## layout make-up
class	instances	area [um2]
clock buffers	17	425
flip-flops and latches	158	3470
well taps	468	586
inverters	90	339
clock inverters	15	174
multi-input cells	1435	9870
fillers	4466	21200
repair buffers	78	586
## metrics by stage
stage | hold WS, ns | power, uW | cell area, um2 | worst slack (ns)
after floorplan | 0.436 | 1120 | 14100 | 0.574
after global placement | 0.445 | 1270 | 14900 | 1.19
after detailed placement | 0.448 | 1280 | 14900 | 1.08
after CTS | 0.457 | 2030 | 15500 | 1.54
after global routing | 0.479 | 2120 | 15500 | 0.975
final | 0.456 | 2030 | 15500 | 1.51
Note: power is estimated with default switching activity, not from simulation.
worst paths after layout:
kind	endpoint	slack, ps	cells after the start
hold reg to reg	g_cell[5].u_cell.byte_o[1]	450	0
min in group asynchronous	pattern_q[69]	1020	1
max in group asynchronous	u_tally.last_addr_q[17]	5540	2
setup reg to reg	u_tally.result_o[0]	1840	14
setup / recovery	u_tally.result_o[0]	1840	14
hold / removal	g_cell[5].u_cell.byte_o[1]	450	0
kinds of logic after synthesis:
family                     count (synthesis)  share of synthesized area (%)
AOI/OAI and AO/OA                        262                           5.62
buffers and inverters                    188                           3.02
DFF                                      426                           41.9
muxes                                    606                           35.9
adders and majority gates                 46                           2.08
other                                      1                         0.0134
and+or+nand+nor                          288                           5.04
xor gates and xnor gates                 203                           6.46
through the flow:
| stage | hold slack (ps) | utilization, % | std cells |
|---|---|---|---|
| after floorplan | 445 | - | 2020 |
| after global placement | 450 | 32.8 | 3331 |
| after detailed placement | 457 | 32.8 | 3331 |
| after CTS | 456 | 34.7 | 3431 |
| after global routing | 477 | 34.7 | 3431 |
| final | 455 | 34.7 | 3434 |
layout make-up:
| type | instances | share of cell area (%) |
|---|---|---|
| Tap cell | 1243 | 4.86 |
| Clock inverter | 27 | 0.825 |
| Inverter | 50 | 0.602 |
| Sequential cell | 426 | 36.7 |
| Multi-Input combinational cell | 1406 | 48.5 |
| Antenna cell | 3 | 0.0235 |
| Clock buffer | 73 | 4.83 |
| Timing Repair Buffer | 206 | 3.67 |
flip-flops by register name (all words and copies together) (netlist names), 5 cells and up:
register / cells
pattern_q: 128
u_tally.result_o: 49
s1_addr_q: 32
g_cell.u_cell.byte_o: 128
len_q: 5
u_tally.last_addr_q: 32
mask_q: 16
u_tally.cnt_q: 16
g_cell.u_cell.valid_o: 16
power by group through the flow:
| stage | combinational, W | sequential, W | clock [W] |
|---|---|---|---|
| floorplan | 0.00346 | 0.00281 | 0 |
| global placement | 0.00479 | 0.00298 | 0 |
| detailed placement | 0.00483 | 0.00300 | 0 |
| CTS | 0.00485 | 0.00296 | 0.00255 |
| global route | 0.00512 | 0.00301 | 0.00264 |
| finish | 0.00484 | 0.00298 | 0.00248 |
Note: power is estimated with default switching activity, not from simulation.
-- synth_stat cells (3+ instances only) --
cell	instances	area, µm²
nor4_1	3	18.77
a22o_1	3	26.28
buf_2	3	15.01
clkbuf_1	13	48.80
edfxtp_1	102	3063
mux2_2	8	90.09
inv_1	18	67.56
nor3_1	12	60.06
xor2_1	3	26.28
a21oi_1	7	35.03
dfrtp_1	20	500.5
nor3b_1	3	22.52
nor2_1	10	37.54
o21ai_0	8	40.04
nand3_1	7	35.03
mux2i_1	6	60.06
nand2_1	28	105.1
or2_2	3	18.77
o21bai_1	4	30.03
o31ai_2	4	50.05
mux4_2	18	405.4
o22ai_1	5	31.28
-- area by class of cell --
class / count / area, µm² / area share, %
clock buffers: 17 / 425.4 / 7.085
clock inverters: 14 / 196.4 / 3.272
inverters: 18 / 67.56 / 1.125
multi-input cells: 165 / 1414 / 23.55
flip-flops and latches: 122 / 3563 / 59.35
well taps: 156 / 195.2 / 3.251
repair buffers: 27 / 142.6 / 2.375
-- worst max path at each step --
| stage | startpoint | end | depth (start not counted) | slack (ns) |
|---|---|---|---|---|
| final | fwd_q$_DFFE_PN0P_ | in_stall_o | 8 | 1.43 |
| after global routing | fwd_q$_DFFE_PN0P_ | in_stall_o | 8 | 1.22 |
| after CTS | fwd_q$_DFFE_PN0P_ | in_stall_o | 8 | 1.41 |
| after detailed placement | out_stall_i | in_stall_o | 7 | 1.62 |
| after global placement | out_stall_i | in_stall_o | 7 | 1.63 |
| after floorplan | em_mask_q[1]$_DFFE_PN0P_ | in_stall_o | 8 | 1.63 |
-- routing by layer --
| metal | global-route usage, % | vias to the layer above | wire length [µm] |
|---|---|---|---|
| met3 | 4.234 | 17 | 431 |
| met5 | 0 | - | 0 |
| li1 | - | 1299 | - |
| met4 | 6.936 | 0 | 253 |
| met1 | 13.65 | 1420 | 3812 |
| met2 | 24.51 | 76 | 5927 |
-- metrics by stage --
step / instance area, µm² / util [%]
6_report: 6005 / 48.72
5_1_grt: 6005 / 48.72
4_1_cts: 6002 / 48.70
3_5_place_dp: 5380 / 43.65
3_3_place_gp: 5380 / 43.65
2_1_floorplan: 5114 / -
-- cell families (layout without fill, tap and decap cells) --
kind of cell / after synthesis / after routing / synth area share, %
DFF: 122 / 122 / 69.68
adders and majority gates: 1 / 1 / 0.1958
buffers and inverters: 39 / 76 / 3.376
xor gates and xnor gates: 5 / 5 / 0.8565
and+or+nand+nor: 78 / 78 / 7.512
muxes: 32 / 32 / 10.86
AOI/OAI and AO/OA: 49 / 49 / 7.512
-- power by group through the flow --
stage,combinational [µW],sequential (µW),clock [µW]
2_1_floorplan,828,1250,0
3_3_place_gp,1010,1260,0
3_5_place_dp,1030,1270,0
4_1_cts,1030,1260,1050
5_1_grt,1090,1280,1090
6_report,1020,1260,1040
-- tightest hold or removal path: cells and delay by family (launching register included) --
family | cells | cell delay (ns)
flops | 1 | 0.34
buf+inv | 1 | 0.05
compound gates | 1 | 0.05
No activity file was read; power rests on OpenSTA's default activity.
•••
Return every line of the entries above that the string "register" appears in.

flip-flops by register name (all words and copies together) (netlist names), 5 cells and up:
register / cells
-- tightest hold or removal path: cells and delay by family (launching register included) --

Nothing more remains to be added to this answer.